What you have to do = Scan the lines below for the string "instances". Reply with how many match, and no other words.

┌────────

$ cat src/rtl/char_io_pkg.sv
package char_io_pkg;
  localparam int SLOT_W   = 2;
  localparam int SLOT_LSB = 2;
  localparam logic [SLOT_W-1:0] SLOT_KCTL = 2'd0;
  localparam logic [SLOT_W-1:0] SLOT_KDAT = 2'd1;
  localparam logic [SLOT_W-1:0] SLOT_DCTL = 2'd2;
  localparam logic [SLOT_W-1:0] SLOT_DDAT = 2'd3;

  typedef struct packed {
    logic              hit;
    logic              rdEn;
    logic [SLOT_W-1:0] slot;
    logic              kbdCtlRd;
    logic              kbdDatRd;
    logic              dspDatWr;
  } strobe_t;
endpackage
$ cat src/rtl/dac_write_seq.sv
module dac_write_seq #(
  parameter int CODE_W = 12,
  parameter int CNT_W  = 8
) (
  input  logic              clk,
  input  logic              rst_n,
  input  logic              req_valid,
  output logic              req_ready,
  input  logic [CODE_W-1:0] req_code,
  input  logic              clr_req,
  output logic              busy,
  output logic              done,
  input  logic [CNT_W-1:0]  t_sck_hi,
  input  logic [CNT_W-1:0]  t_sck_lo,
  input  logic [CNT_W-1:0]  t_dat_su,
  input  logic [CNT_W-1:0]  t_dat_hd,
  input  logic [CNT_W-1:0]  t_sel_su,
  input  logic [CNT_W-1:0]  t_sel_hd,
  input  logic [CNT_W-1:0]  t_ld_su,
  input  logic [CNT_W-1:0]  t_ld_pw,
  input  logic [CNT_W-1:0]  t_ld_hd,
  input  logic [CNT_W-1:0]  t_clr_pw,
  output logic              dac_sel_n,
  output logic              dac_sck,
  output logic              dac_sdo,
  output logic              dac_ld_n,
  output logic              dac_clr_n
);
  localparam int BW = (CODE_W > 1) ? $clog2(CODE_W) : 1;
  localparam logic [BW-1:0] LAST_BIT = BW'(CODE_W - 1);

  typedef enum logic [2:0] {
    S_IDLE, S_SETUP, S_HIGH, S_LOW, S_TAIL, S_LOAD, S_RECOV, S_CLEAR
  } state_t;

  state_t            st;
  logic [CNT_W-1:0]  cnt;
  logic [CODE_W-1:0] shreg;
  logic [BW-1:0]     bitn;
  logic              clr_pend;
  logic              go_clr;

  function automatic logic [CNT_W-1:0] mx(input logic [CNT_W-1:0] a, input logic [CNT_W-1:0] b);
    return (a > b) ? a : b;
  endfunction

  assign go_clr    = (st == S_IDLE) && clr_pend;
  assign req_ready = (st == S_IDLE) && !clr_pend;
  assign busy      = (st != S_IDLE);
  assign dac_sck   = (st == S_HIGH);
  assign dac_sel_n = !((st == S_SETUP) || (st == S_HIGH) || (st == S_LOW) || (st == S_TAIL));
  assign dac_ld_n  = (st != S_LOAD);
  assign dac_clr_n = (st != S_CLEAR);
  assign dac_sdo   = shreg[CODE_W-1];

  always_ff @(posedge clk or negedge rst_n) begin
    if (!rst_n) begin
      st       <= S_IDLE;
      cnt      <= '0;
      shreg    <= '0;
      bitn     <= '0;
      clr_pend <= 1'b0;
      done     <= 1'b0;
    end else begin
      done     <= 1'b0;
      clr_pend <= (clr_pend && !go_clr) || clr_req;
      if (st == S_IDLE) begin
        if (clr_pend) begin
          st  <= S_CLEAR;
          cnt <= t_clr_pw;
        end else if (req_valid) begin
          st    <= S_SETUP;
          cnt   <= mx(t_sel_su, t_dat_su);
          shreg <= req_code;
          bitn  <= '0;
        end
      end else if (cnt != '0) begin
        cnt <= cnt - 1'b1;
      end else begin
        case (st)
          S_SETUP: begin
            st  <= S_HIGH;
            cnt <= mx(t_sck_hi, t_dat_hd);
          end
          S_HIGH: begin
            if (bitn == LAST_BIT) begin
              st  <= S_TAIL;
              cnt <= mx(mx(t_sel_hd, t_ld_su), t_sck_lo);
            end else begin
              st    <= S_LOW;
              cnt   <= mx(t_sck_lo, t_dat_su);
              bitn  <= bitn + 1'b1;
              shreg <= {shreg[CODE_W-2:0], 1'b0};
            end
          end
          S_LOW: begin
            st  <= S_HIGH;
            cnt <= mx(t_sck_hi, t_dat_hd);
          end
          S_TAIL: begin
            st  <= S_LOAD;
            cnt <= t_ld_pw;
          end
          S_LOAD: begin
            st  <= S_RECOV;
            cnt <= t_ld_hd;
          end
          S_RECOV: begin
            st   <= S_IDLE;
            done <= 1'b1;
          end
          default: st <= S_IDLE;
        endcase
      end
    end
  end


  sdo_hold_chk: assert property (@(posedge clk) disable iff (!rst_n)
    (dac_sck && $past(dac_sck)) |-> $stable(dac_sdo));


  sck_window_chk: assert property (@(posedge clk) disable iff (!rst_n)
    $rose(dac_sck) |-> (!dac_sel_n && dac_ld_n && dac_clr_n));


  load_after_sel_chk: assert property (@(posedge clk) disable iff (!rst_n)
    $fell(dac_ld_n) |-> ($rose(dac_sel_n) && !dac_sck));


  clear_isolated_chk: assert property (@(posedge clk) disable iff (!rst_n)
    !dac_clr_n |-> (dac_sel_n && dac_ld_n && !dac_sck && busy));


  done_single_chk: assert property (@(posedge clk) disable iff (!rst_n)
    done |=> !done);


  accept_busy_chk: assert property (@(posedge clk) disable iff (!rst_n)
    (req_valid && req_ready) |=> (busy && !req_ready));


  clear_defer_chk: assert property (@(posedge clk) disable iff (!rst_n)
    $fell(dac_clr_n) |-> $past(!busy));
endmodule

$ cat config.mk
export PLATFORM = sky130hd
export DESIGN_NAME = dac_write_seq
export DESIGN_NICKNAME = d
export VERILOG_FILES = /design/src/rtl/dac_write_seq.sv
export SDC_FILE = /design/constraint.sdc
export NUM_CORES = 1
export LEC_CHECK = 0
export CAP_MARGIN = 20
export CORE_MARGIN = 3
export CORE_UTILIZATION = 30
export CTS_BUF_LIST = sky130_fd_sc_hd__clkbuf_2 sky130_fd_sc_hd__clkbuf_4 sky130_fd_sc_hd__clkbuf_8
export CTS_CLUSTER_SIZE = 28
export DETAILED_ROUTE_END_ITERATION = 16
export PLACE_DENSITY_LB_ADDON = 0.12
export SLEW_MARGIN = 20
export SYNTH_ARGS = -nofsm -noshare
export SYNTH_HDL_FRONTEND = slang
export SYNTH_SLANG_ARGS = --single-unit
$ cat constraint.sdc
create_clock -name clk -period 2.15 [get_ports clk]
set_input_delay 0.43 -clock clk [delete_from_list [all_inputs] [get_ports clk]]
set_output_delay 0.43 -clock clk [all_outputs]
set_load 0.1 [all_outputs]
==> flow_metrics.env, run 1 <==
export IMPL_vias=4490
export IMPL_dieArea_mm2=0.01347
export IMPL_fin_crit_sh=1.491
export IMPL_via_per_inst=5.276
export IMPL_syn_inst=491
export IMPL_wl_mm=13.71
export IMPL_wl_per_cell_um=16.12
export IMPL_multi_input_area_mm2=0.003164
export IMPL_cts_buffer_depth=2
export IMPL_grt_antenna_before_repair=0
export IMPL_clock_sinks=29
export IMPL_core_area_mm2=0.01161
export IMPL_drt_pass1_iter_count=5
export IMPL_power_leakage_nw=2.886
export IMPL_diodes=0
export IMPL_seq_area_frac_synth=0.1997
export IMPL_numPortBuffers=103
export IMPL_ios=104
export IMPL_clock_latency_ps=290
export IMPL_area_sequential_um2=725.7
export IMPL_critPathMaxStageDelay_ps=320
export IMPL_drv_cap=0
export IMPL_synth_cell_types=53
export IMPL_setup_viol=24
export IMPL_hold_ws_ps=528.5
export IMPL_ir_worst_vdd_mv=0.4170
export IMPL_path_max_fanout=6
export IMPL_gr_usage_all_layers=0.1984
export IMPL_synth_async_reset_ratio=1.000
export IMPL_slew_viol_final=0
export IMPL_crit_slowest_cell="a221o_1"
export IMPL_crit_buf_inv=4
export IMPL_numCtsBuffers=5
export IMPL_die_w_um=116.1
export IMPL_cellPowerDensity_mw_per_mm2=781.0
export IMPL_num_rows=39
export IMPL_finClkSkew_ps=9.893
export IMPL_grt_ovfl_total=0
export IMPL_synth_seq_cells=29
export IMPL_end_kind="register"
export IMPL_syn_avg_cell_area_um2=7.400
export IMPL_syn_to_final_growth_pct=78.20
export IMPL_post_route_drc_count=0
export IMPL_critPathKind="input pin to register"
export IMPL_critPathArrivalTime_ps=3380
export IMPL_drive_above_1_share=0.3672
export IMPL_ant_nets=0
export IMPL_worstPathRequired_ps=2330
export IMPL_hp_class="input pin to async pin"
export IMPL_start_util=0.3129
export IMPL_synthFlopType="dfrtp_1"
export IMPL_min_period_ps=3207
export IMPL_slew_headroom=0.4645
export IMPL_syn_cell_area_mm2=0.003633
export IMPL_violations="setup timing"
export IMPL_grt_max_degree=30
export IMPL_rr_worst_depth=6
export IMPL_num_nets_final=846
export IMPL_die_h_um=116.1
export IMPL_drtIter0Drc=251
export IMPL_syn_nets=630
export IMPL_status="finished with violations"
export IMPL_fillers=1068
export IMPL_htreeDepth=2
export IMPL_cts_tree="built"
export IMPL_gp_congestion=0.8615
export IMPL_crit_chain="buf_12 -> inv_12 -> ha_4 -> nor2b_4 -> o211ai_1 -> and2_4 -> buf_6 -> o22ai_4 -> a21oi_1 -> nand2_1 -> ha_4 -> and4b_1 -> a211oi_4 -> o22ai_4 -> buf_6 -> o221ai_4 -> o2111ai_2 -> a221o_1"
export IMPL_path_depth=18
export IMPL_ys_warn_count=0
export IMPL_place_hpwl_mm=10.44
export IMPL_cp_start_kind="input pin"
export IMPL_clk_pin_slew_ps=80
export IMPL_critical_path_top_delay_family="compound AO/OA/AOI/OAI gates"
export IMPL_finalSetupTns_ps=-9714
export IMPL_grt_pass1_vias=4486
export IMPL_timing_final_ws_setup_ps=-1057
export IMPL_fmax_mhz=311.9
export IMPL_worst_pin_slew_ps=799.6
export IMPL_grt_pass1_wl_mm=21.58
export IMPL_synth_edf_count=0
export IMPL_hold_viol=0
export IMPL_root_buffer="clkbuf_8"
export IMPL_rsz0062_at_grt="true"
[power by group]
group          internal, W  total [W]  switching, W
clock             0.000460   0.000698      0.000237
sequential        0.000795   0.000985      0.000190
combinational      0.00151    0.00337       0.00186
[metal layers]
layer  wire [µm]  part of all wire  vias to the layer above  GRT usage
met5           0                 0                        -          0
met4         159             0.012                        0    0.03867
met3         786             0.057                       15    0.02663
met2        6712              0.49                      144     0.3445
met1        6056              0.44                     2098     0.2647
li1            -                 -                     2233          -
[final timing paths]
| path | startpoint | to | slack [ps] |
|---|---|---|---|
| setup reg to reg | cnt[2] | cnt[7] | -250 |
| hold reg to reg | shreg[0] | shreg[0] | 530 |
| min in group clk | shreg[0] | shreg[0] | 530 |
| setup / recovery | t_ld_su[1] | cnt[4] | -1060 |
| hold / removal | rst_n | done | 530 |
| max in group asynchronous | rst_n | cnt[3] | 1320 |
[flip-flops by register name (all words and copies together), names as in the netlist]
| signal | flops |
|---|---|
| done | 1 |
| cnt | 8 |
| clr_pend | 1 |
| bitn | 4 |
| shreg | 12 |
| st | 3 |
[metrics by stage]
stage / util / worst slack, ps / area, µm² / total power [W] / std cells
global route: 0.5575 / -1240 / 6475 / 0.005436 / 851
finish: 0.5575 / -1057 / 6475 / 0.005057 / 851
floorplan: - / -1049 / 3822 / 0.002916 / 491
CTS: 0.5366 / -1092 / 6232 / 0.004908 / 839
detailed placement: 0.4956 / -2019 / 5756 / 0.004056 / 819
global placement: 0.4956 / -1889 / 5756 / 0.003995 / 819
[placed cells by master, fill, tap and decap left out, types with 5 or more instances in the layout]
master,n
buf_4,121
clkdlybuf4s50_1,79
nand2_1,54
nor2_1,43
inv_1,35
a21oi_1,33
ha_1,30
dfrtp_1,29
nand3_1,15
o21ai_0,14
a31oi_1,14
buf_6,14
mux2i_1,13
nand4_1,11
ha_4,11
mux2_2,9
o211ai_1,8
buf_12,8
inv_2,7
nor2b_1,7
clkbuf_2,7
a21oi_2,6
nand2_2,6
o221a_2,6
o221ai_1,6
o21ai_2,5
xor2_1,5
a211oi_2,5
clkbuf_8,5
[final cells by class]
| type | instances | area share |
|---|---|---|
| sequential | 29 | 0.1121 |
| tap | 143 | 0.02763 |
| timing repair buffer | 233 | 0.3231 |
| clock inverter | 3 | 0.01005 |
| inverter | 44 | 0.02783 |
| multi-input combinational | 394 | 0.4887 |
| clock buffer | 5 | 0.01063 |
[cell usage after synthesis (all sizes together), types with 5 or more instances]
master / count / area share
nand2b: 6 / 0.010
o221ai: 9 / 0.022
a31oi: 15 / 0.026
o221a: 6 / 0.019
o211ai: 8 / 0.017
buf: 5 / 0.0062
a211oi: 10 / 0.021
nor2: 47 / 0.049
xor2: 5 / 0.012
dfrtp: 29 / 0.20
nor3: 7 / 0.013
nand3: 17 / 0.023
nand4: 11 / 0.019
a21oi: 39 / 0.054
mux2: 9 / 0.028
o21ai: 24 / 0.033
clkbuf: 19 / 0.020
mux2i: 14 / 0.039
nand2: 62 / 0.064
nor2b: 8 / 0.014
ha: 43 / 0.15
inv: 44 / 0.045
o22ai: 10 / 0.017
[cells by family after synthesis]
| group | share of synthesized area |
|---|---|
| buf+inv | 0.07128 |
| compound gates | 0.2686 |
| xor+xnor | 0.01205 |
| flops | 0.1997 |
| simple gates | 0.2338 |
| fa+ha+maj | 0.1481 |
| mux | 0.06646 |
[timing repair]
| action | CTS | global route |
|---|---|---|
| resized for setup | 82 | 66 |
| buffers inserted | 11 | 14 |
| pin swaps | 38 | 36 |
| hold buffers | 0 | 0 |
| gates cloned | 1 | 0 |
| endpoints found under the setup margin | 22 | 26 |
(Power assumes the default switching activity.)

└────────

Output of the task = 3